Standards for Sequencing Viral Genomes in the Era of High-Throughput Sequencing

Jason T Ladner a,, Brett Beitzel a, Patrick S G Chain b, Matthew G Davenport c, Eric Donaldson d,e, Matthew Frieman f, Jeffrey Kugelman a, Jens H Kuhn e,g, Jules O’Rear d,e, Pardis C Sabeti h,i,h,i, David E Wentworth j, Michael R Wiley a, Guo-Yun Yu a; The Threat Characterization Consortiumk, Shanmuga Sozhamannan k,l,k,l, Christopher Bradburne c, Gustavo Palacios a,e,
PMCID: PMC4068259  PMID: 24939889

ABSTRACT

Thanks to high-throughput sequencing technologies, genome sequencing has become a common component in nearly all aspects of viral research; thus, we are experiencing an explosion in both the number of available genome sequences and the number of institutions producing such data.
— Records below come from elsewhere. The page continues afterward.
==> config.mk <==
export PLATFORM = sky130hd
export DESIGN_NAME = ccff_chain_loader
export DESIGN_NICKNAME = d
export VERILOG_FILES = /design/src/rtl/fpga_cfg_pkg.sv /design/src/rtl/ccff_chain_loader.sv
export SDC_FILE = /design/constraint.sdc
export NUM_CORES = 1
export LEC_CHECK = 0
export ABC_AREA = 1
export CELL_PAD_IN_SITES_DETAIL_PLACEMENT = 1
export CELL_PAD_IN_SITES_GLOBAL_PLACEMENT = 2
export CORE_MARGIN = 10
export CORE_UTILIZATION = 35
export DETAILED_ROUTE_END_ITERATION = 7
export PLACE_DENSITY = 0.91
export SLEW_MARGIN = 40
export SYNTH_ARGS = -nofsm -noshare
export SYNTH_HDL_FRONTEND = slang
export SYNTH_SLANG_ARGS = --single-unit
==> constraint.sdc <==
create_clock -name prog_clk -period 2.6 [get_ports prog_clk]
set_input_delay 0.26 -clock prog_clk [delete_from_list [all_inputs] [get_ports prog_clk]]
set_output_delay 0.26 -clock prog_clk [all_outputs]
set_load 0.005 [all_outputs]
==> src/rtl/fpga_cfg_pkg.sv <==
// Shared configuration-fabric definitions: loader FSM states and default
// geometry of the ccff chain and its bitstream feed.
package fpga_cfg_pkg;

  localparam int CCFF_CHAIN_LEN = 30;   // 10 muxes x 3 sram bits
  localparam int CFG_WORD_W     = 8;
  localparam int CFG_TIMEOUT    = 255;

  typedef enum logic [1:0] {
    ST_IDLE  = 2'd0,
    ST_FETCH = 2'd1,
    ST_SHIFT = 2'd2,
    ST_DONE  = 2'd3
  } ccff_state_e;

  // Bits needed to index 0..n-1, never less than one bit.
  function automatic int cnt_width(input int n);
    return (n > 1) ? $clog2(n) : 1;
  endfunction

endpackage

==> src/rtl/ccff_chain_loader.sv <==
// Serialises a word-wide bitstream, MSB first, into a configuration flip-flop
// chain. Words are fetched with a valid/ready handshake; each word is then
// shifted out one bit per cycle with shift_en driving the chain's clock gate.
// A stalled feed aborts with err after TIMEOUT cycles.
module ccff_chain_loader
  import fpga_cfg_pkg::*;
#(
  parameter int CHAIN_LEN = CCFF_CHAIN_LEN,
  parameter int WORD_W    = CFG_WORD_W,
  parameter int TIMEOUT   = CFG_TIMEOUT
) (
  input  logic              prog_clk,
  input  logic              prog_reset_n,
  input  logic              start,
  input  logic              abort,
  input  logic [WORD_W-1:0] cfg_data,
  input  logic              cfg_valid,
  output logic              cfg_ready,
  output logic              ccff_head,
  output logic              shift_en,
  output logic              busy,
  output logic              done,
  output logic              err
);

  localparam int TOT_W   = cnt_width(CHAIN_LEN + 1);
  localparam int BIT_W   = cnt_width(WORD_W);
  localparam int STALL_W = cnt_width(TIMEOUT + 1);

  localparam logic [TOT_W-1:0]   LAST_CHAIN_BIT = TOT_W'(CHAIN_LEN - 1);
  localparam logic [BIT_W-1:0]   LAST_WORD_BIT  = BIT_W'(WORD_W - 1);
  localparam logic [STALL_W-1:0] LAST_STALL     = STALL_W'(TIMEOUT - 1);

  ccff_state_e r_state;
  ccff_state_e w_state_nxt;

  logic [WORD_W-1:0]  r_word;
  logic [TOT_W-1:0]   r_total;
  logic [BIT_W-1:0]   r_bit;
  logic [STALL_W-1:0] r_stall;
  logic               r_err;

  logic w_clear;
  logic w_load;
  logic w_shift;
  logic w_stall_inc;
  logic w_timeout;

  // State register.
  always_ff @(posedge prog_clk or negedge prog_reset_n) begin
    if (!prog_reset_n) begin
      r_state <= ST_IDLE;
    end else begin
      r_state <= w_state_nxt;
    end
  end

  // Next-state, datapath strobes and state-decoded outputs.
  always_comb begin
    w_state_nxt = r_state;
    w_clear     = 1'b0;
    w_load      = 1'b0;
    w_shift     = 1'b0;
    w_stall_inc = 1'b0;
    w_timeout   = 1'b0;

    cfg_ready = (r_state == ST_FETCH);
    shift_en  = (r_state == ST_SHIFT);
    ccff_head = (r_state == ST_SHIFT) && r_word[WORD_W-1];
    busy      = (r_state == ST_FETCH) || (r_state == ST_SHIFT);
    done      = (r_state == ST_DONE);
    err       = r_err;

    if (abort) begin
      // Abort suppresses every strobe, so a concurrent handshake is dropped.
      w_state_nxt = ST_IDLE;
    end else begin
      case (r_state)
        ST_IDLE: begin
          if (start) begin
            w_clear     = 1'b1;
            w_state_nxt = ST_FETCH;
          end
        end
        ST_FETCH: begin
          if (cfg_valid) begin
            w_load      = 1'b1;
            w_state_nxt = ST_SHIFT;
          end else begin
            w_stall_inc = 1'b1;
            if (r_stall == LAST_STALL) begin
              w_timeout   = 1'b1;
              w_state_nxt = ST_IDLE;
            end
          end
        end
        ST_SHIFT: begin
          w_shift = 1'b1;
          // Chain completion wins over end-of-word; leftover word bits are dropped.
          if (r_total == LAST_CHAIN_BIT) begin
            w_state_nxt = ST_DONE;
          end else if (r_bit == LAST_WORD_BIT) begin
            w_state_nxt = ST_FETCH;
          end
        end
        ST_DONE: begin
          w_state_nxt = ST_IDLE;
        end
        default: begin
          w_state_nxt = ST_IDLE;
        end
      endcase
    end
  end

  // Word shift register, bit/total/stall counters and the err pulse flop.
  always_ff @(posedge prog_clk or negedge prog_reset_n) begin
    if (!prog_reset_n) begin
      r_word  <= '0;
      r_total <= '0;
      r_bit   <= '0;
      r_stall <= '0;
      r_err   <= 1'b0;
    end else begin
      r_err <= w_timeout;
      if (w_clear) begin
        r_total <= '0;
        r_stall <= '0;
      end
      if (w_load) begin
        r_word  <= cfg_data;
        r_bit   <= '0;
        r_stall <= '0;
      end else if (w_stall_inc) begin
        r_stall <= r_stall + STALL_W'(1);
      end
      if (w_shift) begin
        r_word  <= r_word << 1;
        r_total <= r_total + TOT_W'(1);
        if (r_bit != LAST_WORD_BIT) begin
          r_bit <= r_bit + BIT_W'(1);
        end
      end
    end
  end

endmodule
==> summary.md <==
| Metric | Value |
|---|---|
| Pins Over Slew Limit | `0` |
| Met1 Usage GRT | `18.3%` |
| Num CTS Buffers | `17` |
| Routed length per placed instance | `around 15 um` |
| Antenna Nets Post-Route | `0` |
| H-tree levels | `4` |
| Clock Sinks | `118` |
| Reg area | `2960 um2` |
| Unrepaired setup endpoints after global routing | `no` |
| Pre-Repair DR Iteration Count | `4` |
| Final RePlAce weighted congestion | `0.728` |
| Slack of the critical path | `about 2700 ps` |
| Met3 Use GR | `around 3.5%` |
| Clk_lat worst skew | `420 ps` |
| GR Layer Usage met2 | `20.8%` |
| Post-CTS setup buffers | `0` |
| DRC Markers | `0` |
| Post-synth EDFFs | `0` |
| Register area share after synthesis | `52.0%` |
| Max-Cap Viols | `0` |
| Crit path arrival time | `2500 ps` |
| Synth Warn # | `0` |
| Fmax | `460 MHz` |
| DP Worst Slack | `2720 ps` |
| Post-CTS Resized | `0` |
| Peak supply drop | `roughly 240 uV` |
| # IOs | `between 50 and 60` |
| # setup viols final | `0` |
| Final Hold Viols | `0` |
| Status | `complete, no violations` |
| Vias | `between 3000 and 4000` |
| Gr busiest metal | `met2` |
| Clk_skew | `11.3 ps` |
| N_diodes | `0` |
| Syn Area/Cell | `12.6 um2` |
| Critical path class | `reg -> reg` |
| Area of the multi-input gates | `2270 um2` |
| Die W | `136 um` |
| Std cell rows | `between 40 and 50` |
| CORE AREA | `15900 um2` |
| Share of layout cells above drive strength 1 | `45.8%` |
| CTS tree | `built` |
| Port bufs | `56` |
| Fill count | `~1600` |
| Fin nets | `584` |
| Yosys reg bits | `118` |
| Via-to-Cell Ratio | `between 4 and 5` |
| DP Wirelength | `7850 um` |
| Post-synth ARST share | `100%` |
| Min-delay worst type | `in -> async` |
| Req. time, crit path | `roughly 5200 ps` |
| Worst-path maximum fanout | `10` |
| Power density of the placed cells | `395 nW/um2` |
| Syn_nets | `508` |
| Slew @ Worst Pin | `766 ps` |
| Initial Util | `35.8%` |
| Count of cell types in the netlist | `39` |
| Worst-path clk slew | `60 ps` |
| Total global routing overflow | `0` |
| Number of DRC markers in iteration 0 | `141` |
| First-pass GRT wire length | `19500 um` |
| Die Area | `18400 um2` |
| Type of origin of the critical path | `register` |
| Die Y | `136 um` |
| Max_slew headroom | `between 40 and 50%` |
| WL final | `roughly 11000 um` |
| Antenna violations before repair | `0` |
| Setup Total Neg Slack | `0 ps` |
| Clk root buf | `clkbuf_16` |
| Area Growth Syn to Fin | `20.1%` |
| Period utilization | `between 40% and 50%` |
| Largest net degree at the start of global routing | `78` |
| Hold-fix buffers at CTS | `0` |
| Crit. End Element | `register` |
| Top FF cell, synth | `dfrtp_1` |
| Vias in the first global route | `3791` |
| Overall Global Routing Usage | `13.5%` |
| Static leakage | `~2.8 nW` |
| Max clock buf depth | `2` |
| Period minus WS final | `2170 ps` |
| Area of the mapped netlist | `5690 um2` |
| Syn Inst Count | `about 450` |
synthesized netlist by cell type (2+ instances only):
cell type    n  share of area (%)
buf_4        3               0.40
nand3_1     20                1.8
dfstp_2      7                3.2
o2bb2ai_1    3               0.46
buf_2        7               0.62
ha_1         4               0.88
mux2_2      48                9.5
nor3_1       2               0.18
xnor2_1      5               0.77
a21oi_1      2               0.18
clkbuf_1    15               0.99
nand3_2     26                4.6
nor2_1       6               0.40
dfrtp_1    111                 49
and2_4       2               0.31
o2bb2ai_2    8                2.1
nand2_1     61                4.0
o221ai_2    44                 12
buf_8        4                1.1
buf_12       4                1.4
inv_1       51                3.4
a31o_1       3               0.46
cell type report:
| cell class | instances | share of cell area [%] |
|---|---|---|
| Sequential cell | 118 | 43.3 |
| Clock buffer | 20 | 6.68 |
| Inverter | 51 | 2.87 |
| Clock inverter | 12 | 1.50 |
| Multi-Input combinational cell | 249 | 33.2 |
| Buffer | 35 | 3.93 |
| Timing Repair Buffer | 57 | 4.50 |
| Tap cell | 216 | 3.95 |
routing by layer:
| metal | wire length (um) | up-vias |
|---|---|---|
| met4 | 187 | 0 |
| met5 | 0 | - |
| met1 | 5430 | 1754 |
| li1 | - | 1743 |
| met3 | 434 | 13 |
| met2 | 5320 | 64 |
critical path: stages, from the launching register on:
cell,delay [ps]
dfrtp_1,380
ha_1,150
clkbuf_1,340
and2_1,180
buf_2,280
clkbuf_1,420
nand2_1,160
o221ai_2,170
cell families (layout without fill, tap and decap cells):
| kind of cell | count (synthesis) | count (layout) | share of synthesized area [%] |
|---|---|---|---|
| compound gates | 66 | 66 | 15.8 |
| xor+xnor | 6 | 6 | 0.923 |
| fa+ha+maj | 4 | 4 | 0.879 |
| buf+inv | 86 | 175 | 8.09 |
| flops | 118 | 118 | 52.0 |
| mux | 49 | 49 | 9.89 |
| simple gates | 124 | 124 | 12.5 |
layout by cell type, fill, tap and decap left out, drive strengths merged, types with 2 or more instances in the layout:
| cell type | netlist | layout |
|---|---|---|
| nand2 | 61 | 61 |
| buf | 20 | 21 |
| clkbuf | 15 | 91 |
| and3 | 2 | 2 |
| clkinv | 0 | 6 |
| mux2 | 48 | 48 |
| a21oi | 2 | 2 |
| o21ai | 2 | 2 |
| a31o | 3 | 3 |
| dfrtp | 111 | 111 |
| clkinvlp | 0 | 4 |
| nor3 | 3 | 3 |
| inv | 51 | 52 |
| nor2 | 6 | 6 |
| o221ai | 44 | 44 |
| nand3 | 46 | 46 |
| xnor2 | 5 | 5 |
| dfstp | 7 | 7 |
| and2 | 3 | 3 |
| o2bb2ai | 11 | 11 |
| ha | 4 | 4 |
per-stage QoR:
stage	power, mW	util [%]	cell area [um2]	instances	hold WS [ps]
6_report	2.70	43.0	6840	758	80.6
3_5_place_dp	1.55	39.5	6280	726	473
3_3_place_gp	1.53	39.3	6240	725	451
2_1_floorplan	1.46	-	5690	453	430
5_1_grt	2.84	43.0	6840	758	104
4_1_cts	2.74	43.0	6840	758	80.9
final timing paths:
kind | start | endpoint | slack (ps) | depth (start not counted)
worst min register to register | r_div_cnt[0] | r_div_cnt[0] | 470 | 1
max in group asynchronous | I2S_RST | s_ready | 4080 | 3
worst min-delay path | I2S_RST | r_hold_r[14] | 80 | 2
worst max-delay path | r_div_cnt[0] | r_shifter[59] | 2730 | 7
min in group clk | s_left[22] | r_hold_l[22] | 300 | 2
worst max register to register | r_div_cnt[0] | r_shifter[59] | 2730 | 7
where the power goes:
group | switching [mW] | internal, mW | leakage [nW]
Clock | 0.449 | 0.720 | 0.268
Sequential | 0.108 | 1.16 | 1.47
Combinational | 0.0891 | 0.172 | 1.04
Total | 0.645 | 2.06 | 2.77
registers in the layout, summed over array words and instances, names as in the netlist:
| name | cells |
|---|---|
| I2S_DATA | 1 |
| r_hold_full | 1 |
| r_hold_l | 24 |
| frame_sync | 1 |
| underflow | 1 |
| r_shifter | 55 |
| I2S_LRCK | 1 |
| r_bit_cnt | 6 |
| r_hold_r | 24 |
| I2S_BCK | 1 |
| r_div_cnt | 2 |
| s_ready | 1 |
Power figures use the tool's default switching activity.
However, there are currently no common standards used to convey the quality, and therefore utility, of these various genome sequences. Here, we propose five “standard” categories that encompass all stages of viral genome finishing, and we define them using simple criteria that are agnostic to the technology used for sequencing. We also provide genome finishing recommendations for various downstream applications, keeping in mind the cost-benefit trade-offs associated with different levels of finishing. Our goal is to define a common vocabulary that will allow comparison of genome quality across different research groups, sequencing platforms, and assembly techniques.

EDITORIAL

Viruses represent the greatest source of biological diversity on Earth, and with the help of high-throughput (HT) sequencing technologies, great strides are being made toward the genomic characterization of this diversity (13). Genome sequences play a critical role in our understanding of viral evolution, disease epidemiology, surveillance, diagnosis, and countermeasure development and thus represent valuable resources which must be properly documented and curated to ensure future utility. Here, we outline a set of viral genome quality standards, similar in concept to those proposed for large DNA genomes (4) but focused on the particular challenges of and needs for research on small RNA/DNA viruses, including characterization of the genomic diversity inherent in all viral samples/populations. Our goal is to define a common vocabulary that will allow comparison of genome quality across different research groups, sequencing platforms, and assembly techniques.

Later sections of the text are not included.